■ ACTIVITY
Once you reach the line containing "repair | 3 | 12 |" in the entries below, write out that line and each one after it down to the line containing "after floorplan: 0 / 1.17 / 1830", exactly and with nothing added.

====== STUDY MATERIAL ======

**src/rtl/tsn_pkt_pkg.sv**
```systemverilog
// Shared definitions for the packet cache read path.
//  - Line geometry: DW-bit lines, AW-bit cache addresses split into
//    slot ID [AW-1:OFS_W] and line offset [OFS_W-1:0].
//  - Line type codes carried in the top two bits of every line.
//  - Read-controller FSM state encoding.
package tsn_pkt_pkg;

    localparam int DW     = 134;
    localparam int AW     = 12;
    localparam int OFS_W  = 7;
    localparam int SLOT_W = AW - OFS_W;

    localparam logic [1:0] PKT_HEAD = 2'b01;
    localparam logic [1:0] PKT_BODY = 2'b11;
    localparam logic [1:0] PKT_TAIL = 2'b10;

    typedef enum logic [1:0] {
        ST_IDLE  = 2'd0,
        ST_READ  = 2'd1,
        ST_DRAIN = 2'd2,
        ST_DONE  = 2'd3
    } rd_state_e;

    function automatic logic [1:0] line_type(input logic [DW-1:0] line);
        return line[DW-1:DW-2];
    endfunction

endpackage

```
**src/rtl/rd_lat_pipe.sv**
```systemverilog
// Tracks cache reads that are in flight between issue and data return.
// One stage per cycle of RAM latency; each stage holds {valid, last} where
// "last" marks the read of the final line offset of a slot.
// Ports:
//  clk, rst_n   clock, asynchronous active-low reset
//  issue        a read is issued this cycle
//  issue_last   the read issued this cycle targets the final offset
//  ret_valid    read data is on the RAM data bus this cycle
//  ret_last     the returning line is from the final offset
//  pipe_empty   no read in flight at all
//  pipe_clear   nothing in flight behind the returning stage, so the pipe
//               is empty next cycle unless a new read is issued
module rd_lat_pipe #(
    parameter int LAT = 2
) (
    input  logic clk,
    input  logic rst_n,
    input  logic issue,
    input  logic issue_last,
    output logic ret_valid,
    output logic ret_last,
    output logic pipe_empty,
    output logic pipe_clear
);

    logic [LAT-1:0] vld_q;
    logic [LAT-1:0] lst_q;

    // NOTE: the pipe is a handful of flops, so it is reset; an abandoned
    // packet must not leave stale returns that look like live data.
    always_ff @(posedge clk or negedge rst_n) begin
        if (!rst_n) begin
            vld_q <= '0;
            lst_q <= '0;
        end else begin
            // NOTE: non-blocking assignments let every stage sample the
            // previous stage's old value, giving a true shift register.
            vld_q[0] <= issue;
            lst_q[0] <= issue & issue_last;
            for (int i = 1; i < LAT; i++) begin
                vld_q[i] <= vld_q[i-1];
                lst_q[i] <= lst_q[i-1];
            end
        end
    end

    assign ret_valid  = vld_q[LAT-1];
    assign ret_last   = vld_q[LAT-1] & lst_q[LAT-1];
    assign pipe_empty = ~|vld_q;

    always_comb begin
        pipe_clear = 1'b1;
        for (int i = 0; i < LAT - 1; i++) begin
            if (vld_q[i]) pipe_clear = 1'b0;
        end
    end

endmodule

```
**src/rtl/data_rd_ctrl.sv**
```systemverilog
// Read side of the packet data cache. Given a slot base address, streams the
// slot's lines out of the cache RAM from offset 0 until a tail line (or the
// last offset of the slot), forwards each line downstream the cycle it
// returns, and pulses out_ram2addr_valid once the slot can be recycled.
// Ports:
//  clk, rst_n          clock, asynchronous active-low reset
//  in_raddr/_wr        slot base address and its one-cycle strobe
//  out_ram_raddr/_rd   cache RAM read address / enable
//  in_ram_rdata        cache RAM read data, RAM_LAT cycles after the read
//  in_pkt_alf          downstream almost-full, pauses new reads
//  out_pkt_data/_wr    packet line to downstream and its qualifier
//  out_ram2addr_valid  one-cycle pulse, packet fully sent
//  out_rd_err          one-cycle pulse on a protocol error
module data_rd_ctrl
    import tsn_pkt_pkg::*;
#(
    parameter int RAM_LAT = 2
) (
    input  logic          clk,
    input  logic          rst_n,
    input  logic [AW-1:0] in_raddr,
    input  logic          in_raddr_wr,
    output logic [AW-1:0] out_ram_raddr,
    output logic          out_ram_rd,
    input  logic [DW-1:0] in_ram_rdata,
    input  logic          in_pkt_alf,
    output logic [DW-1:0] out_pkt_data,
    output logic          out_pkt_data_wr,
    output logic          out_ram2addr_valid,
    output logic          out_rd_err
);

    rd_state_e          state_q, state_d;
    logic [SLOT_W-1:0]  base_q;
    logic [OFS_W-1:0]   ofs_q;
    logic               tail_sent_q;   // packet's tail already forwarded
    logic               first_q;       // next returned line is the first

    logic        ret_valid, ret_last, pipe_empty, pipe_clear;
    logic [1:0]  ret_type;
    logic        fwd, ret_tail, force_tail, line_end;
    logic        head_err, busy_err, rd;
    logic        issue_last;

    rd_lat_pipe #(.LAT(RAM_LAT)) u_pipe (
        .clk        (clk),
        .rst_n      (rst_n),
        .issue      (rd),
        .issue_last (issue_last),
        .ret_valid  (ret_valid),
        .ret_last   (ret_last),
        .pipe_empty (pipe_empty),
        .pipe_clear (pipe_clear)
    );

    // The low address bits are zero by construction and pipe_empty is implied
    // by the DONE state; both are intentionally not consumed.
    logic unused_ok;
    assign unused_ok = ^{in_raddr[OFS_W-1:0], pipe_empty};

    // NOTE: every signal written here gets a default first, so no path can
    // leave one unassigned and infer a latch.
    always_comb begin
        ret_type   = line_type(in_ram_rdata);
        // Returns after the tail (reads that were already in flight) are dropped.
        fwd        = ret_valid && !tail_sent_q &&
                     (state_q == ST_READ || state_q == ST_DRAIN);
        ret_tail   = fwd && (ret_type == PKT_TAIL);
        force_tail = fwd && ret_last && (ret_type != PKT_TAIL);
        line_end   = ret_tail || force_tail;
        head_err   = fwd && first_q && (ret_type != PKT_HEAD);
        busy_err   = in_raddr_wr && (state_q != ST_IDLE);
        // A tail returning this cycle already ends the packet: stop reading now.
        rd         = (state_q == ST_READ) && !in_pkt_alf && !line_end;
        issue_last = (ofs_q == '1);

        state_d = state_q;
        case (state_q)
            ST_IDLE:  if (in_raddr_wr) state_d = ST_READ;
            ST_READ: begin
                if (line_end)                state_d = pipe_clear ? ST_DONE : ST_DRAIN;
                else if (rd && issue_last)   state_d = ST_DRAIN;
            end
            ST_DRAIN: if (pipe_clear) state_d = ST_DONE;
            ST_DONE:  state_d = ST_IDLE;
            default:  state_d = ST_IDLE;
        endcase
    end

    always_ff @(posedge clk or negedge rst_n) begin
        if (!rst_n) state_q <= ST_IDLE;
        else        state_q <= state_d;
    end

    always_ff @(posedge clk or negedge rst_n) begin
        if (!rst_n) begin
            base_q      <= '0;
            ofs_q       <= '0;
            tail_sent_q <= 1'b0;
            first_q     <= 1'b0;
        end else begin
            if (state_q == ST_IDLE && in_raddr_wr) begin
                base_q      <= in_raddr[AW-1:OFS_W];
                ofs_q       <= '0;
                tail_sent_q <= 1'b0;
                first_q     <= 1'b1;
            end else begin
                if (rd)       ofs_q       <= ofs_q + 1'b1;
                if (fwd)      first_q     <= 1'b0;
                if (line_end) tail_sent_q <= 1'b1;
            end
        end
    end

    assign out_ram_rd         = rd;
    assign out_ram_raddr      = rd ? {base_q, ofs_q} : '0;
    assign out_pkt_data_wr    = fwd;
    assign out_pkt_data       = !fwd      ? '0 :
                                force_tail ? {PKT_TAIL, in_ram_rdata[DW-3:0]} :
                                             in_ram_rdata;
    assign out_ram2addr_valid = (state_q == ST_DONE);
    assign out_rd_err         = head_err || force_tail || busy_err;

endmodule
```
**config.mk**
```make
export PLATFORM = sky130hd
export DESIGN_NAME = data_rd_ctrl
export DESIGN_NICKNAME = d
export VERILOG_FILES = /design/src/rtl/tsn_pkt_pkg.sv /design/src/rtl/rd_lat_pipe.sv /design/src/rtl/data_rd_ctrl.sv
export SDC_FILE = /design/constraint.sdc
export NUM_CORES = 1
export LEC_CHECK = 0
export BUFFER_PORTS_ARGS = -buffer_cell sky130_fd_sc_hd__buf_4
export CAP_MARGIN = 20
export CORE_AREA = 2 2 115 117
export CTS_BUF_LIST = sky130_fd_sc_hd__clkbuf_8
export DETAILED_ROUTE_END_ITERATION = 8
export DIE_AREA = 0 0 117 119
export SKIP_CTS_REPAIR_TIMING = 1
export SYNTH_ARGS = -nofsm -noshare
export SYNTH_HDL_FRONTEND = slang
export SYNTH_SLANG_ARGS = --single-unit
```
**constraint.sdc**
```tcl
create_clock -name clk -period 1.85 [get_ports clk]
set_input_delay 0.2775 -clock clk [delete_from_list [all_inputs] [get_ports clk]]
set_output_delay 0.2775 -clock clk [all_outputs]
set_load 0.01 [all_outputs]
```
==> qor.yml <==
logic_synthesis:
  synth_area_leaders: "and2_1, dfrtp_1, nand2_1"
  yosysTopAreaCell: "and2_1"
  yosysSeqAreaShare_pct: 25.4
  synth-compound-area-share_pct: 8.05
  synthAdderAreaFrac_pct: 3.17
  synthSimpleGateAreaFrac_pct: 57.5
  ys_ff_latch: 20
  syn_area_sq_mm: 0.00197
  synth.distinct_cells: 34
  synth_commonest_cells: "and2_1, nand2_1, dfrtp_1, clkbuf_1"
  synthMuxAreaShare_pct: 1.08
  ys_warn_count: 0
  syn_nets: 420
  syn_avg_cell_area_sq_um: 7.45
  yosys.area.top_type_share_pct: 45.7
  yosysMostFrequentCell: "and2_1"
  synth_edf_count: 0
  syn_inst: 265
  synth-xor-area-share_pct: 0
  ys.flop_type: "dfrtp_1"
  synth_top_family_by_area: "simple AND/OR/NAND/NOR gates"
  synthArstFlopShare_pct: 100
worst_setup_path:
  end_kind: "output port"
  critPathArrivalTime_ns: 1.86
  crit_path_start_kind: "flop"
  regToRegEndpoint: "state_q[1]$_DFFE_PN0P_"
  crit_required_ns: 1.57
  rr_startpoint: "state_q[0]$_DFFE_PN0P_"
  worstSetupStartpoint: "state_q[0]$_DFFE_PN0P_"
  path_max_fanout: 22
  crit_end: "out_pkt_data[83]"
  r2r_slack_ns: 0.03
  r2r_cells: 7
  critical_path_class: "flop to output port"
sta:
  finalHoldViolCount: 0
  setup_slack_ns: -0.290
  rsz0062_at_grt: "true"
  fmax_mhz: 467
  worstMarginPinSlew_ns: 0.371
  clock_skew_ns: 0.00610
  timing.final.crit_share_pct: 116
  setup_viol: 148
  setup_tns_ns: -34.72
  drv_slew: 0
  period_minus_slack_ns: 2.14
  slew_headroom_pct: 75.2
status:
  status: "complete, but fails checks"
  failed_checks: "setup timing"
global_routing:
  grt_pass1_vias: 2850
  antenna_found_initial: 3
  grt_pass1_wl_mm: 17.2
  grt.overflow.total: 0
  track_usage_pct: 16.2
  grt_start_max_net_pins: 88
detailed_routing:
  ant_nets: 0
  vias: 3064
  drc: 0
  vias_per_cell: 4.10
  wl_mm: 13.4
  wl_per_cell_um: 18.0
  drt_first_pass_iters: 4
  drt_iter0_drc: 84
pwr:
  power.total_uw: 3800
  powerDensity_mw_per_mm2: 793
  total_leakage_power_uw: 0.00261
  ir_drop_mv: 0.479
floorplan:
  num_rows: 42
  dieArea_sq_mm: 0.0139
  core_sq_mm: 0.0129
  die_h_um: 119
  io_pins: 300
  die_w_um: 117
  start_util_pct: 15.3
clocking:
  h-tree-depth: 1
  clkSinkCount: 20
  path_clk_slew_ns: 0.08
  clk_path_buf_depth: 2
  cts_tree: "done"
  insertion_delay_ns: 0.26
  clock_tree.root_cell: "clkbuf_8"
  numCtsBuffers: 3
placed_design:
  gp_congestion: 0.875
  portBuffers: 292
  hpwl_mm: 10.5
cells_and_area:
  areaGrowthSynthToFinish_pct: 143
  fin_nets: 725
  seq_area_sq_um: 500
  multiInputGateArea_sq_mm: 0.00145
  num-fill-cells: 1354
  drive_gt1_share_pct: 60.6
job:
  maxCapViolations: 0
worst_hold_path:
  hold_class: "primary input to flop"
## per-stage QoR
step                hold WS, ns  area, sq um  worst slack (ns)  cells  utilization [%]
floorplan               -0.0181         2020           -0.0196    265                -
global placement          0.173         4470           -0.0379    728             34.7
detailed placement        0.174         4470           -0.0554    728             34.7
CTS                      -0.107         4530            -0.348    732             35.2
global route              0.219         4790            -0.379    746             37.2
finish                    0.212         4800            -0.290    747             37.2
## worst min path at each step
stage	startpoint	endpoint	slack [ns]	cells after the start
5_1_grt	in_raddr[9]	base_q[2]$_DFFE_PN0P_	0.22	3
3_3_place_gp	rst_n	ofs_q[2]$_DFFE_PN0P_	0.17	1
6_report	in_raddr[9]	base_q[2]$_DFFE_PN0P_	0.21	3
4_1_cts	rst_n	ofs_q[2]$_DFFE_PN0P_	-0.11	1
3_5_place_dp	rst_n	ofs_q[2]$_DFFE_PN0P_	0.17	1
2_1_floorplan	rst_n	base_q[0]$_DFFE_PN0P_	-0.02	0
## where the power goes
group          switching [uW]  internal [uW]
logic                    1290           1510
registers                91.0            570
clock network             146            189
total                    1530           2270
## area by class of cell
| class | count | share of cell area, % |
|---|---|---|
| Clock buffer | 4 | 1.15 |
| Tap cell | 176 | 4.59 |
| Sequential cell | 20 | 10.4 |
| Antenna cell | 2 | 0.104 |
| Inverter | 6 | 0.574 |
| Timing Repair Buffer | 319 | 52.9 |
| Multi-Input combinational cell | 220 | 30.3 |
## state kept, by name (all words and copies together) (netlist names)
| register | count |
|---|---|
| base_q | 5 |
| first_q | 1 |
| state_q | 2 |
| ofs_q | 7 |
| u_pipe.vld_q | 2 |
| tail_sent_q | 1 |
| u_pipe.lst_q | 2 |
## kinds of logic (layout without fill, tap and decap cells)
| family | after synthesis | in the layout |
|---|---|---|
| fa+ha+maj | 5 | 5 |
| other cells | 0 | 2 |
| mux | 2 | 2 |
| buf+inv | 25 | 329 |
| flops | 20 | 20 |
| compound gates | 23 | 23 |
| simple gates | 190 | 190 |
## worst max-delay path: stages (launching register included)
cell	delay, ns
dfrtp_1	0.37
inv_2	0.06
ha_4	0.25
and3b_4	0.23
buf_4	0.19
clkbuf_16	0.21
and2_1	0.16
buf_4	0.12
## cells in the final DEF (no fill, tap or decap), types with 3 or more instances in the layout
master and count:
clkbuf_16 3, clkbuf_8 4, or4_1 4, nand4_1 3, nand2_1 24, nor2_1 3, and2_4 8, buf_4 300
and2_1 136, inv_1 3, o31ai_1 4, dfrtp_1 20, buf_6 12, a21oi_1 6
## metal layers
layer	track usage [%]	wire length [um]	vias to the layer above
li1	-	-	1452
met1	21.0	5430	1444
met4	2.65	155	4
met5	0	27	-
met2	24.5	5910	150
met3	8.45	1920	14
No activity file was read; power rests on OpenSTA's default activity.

======
====== STUDY MATERIAL ======

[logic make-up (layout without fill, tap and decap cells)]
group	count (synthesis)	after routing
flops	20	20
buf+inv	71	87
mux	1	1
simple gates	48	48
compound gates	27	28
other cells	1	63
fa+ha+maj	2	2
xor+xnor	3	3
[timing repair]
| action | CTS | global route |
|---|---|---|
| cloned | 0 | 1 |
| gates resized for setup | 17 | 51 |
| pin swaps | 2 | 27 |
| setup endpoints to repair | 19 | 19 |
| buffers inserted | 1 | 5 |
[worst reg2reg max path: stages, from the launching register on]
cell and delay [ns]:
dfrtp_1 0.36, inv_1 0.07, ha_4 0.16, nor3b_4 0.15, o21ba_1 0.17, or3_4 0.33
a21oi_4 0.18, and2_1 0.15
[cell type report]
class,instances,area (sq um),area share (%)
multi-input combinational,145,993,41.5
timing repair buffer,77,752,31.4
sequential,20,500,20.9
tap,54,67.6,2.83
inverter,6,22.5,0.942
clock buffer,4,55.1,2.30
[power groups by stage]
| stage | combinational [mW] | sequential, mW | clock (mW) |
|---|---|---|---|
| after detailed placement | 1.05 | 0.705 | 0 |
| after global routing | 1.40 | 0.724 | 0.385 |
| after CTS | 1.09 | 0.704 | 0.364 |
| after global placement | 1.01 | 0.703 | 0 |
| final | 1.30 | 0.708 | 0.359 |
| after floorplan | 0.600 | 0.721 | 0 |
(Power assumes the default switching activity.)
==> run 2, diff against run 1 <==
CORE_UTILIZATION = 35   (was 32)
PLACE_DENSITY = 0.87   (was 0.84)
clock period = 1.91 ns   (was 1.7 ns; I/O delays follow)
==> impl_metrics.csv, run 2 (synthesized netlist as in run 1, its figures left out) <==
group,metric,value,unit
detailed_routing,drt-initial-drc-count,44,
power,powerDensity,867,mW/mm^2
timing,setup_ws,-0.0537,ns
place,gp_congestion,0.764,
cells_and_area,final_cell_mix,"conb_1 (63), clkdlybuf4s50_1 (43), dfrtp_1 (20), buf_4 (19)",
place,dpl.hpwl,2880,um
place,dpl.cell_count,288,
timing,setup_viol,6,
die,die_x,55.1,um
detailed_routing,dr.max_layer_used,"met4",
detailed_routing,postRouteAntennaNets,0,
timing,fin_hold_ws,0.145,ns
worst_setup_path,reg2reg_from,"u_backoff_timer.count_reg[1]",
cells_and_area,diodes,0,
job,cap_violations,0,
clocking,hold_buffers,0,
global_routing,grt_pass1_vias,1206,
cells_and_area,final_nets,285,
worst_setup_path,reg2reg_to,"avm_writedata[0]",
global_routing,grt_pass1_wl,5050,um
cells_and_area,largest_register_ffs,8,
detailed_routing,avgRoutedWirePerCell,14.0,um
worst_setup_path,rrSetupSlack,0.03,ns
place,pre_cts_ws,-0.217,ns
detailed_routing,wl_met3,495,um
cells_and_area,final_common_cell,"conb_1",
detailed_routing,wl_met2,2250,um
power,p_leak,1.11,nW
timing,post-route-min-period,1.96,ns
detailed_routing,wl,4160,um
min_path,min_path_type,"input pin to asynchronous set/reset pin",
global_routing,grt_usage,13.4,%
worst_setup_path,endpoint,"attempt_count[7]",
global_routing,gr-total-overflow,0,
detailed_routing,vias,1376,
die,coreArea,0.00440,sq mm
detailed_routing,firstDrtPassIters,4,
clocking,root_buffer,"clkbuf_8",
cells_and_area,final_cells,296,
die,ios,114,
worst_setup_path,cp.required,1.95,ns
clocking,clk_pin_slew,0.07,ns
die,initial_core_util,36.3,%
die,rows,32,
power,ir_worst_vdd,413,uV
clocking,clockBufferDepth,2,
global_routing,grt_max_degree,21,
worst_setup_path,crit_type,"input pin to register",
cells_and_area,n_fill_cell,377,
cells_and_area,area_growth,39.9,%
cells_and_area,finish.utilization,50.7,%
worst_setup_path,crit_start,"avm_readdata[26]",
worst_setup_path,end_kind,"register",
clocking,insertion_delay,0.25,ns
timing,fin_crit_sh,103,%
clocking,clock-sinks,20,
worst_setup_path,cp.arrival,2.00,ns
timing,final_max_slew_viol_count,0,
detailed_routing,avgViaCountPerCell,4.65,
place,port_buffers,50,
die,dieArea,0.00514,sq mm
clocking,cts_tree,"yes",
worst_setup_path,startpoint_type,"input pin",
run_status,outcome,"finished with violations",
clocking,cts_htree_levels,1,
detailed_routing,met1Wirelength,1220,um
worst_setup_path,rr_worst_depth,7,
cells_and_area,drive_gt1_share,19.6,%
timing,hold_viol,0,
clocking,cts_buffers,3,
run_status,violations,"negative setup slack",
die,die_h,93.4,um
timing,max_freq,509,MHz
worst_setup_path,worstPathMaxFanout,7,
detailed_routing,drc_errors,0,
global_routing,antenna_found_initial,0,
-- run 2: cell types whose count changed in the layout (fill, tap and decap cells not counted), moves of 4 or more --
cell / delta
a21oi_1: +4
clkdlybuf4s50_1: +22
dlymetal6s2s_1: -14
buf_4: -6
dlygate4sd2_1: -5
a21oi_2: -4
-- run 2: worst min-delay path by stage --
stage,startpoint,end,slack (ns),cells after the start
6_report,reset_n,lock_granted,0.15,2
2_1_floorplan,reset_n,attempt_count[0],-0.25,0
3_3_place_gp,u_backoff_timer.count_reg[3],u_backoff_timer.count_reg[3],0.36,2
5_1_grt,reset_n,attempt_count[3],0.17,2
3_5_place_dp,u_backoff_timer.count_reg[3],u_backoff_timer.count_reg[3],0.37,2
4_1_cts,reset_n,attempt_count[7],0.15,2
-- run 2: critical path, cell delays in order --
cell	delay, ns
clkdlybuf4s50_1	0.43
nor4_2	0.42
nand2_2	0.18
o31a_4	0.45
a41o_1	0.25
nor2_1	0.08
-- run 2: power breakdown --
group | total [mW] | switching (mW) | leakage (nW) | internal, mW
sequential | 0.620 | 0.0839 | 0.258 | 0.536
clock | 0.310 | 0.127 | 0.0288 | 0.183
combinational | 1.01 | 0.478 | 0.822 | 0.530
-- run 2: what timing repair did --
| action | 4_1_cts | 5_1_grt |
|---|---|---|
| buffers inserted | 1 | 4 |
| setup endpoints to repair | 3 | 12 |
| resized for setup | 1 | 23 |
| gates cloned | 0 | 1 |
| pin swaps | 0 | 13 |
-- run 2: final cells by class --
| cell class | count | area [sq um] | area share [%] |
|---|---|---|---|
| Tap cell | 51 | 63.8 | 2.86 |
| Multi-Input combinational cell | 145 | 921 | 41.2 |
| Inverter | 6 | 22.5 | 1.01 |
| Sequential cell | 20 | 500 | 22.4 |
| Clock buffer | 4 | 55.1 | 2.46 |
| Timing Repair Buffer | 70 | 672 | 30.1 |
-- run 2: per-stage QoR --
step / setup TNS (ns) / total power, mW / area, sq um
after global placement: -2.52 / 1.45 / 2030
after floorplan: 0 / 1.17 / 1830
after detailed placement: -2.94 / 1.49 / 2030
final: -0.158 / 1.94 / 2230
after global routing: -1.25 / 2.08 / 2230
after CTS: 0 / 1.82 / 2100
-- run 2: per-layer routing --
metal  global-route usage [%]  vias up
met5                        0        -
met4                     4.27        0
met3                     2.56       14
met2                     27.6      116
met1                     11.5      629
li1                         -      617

======

■ TASK RESPONSE
| setup endpoints to repair | 3 | 12 |
| resized for setup | 1 | 23 |
| gates cloned | 0 | 1 |
| pin swaps | 0 | 13 |
-- run 2: final cells by class --
| cell class | count | area [sq um] | area share [%] |
|---|---|---|---|
| Tap cell | 51 | 63.8 | 2.86 |
| Multi-Input combinational cell | 145 | 921 | 41.2 |
| Inverter | 6 | 22.5 | 1.01 |
| Sequential cell | 20 | 500 | 22.4 |
| Clock buffer | 4 | 55.1 | 2.46 |
| Timing Repair Buffer | 70 | 672 | 30.1 |
-- run 2: per-stage QoR --
step / setup TNS (ns) / total power, mW / area, sq um
after global placement: -2.52 / 1.45 / 2030
after floorplan: 0 / 1.17 / 1830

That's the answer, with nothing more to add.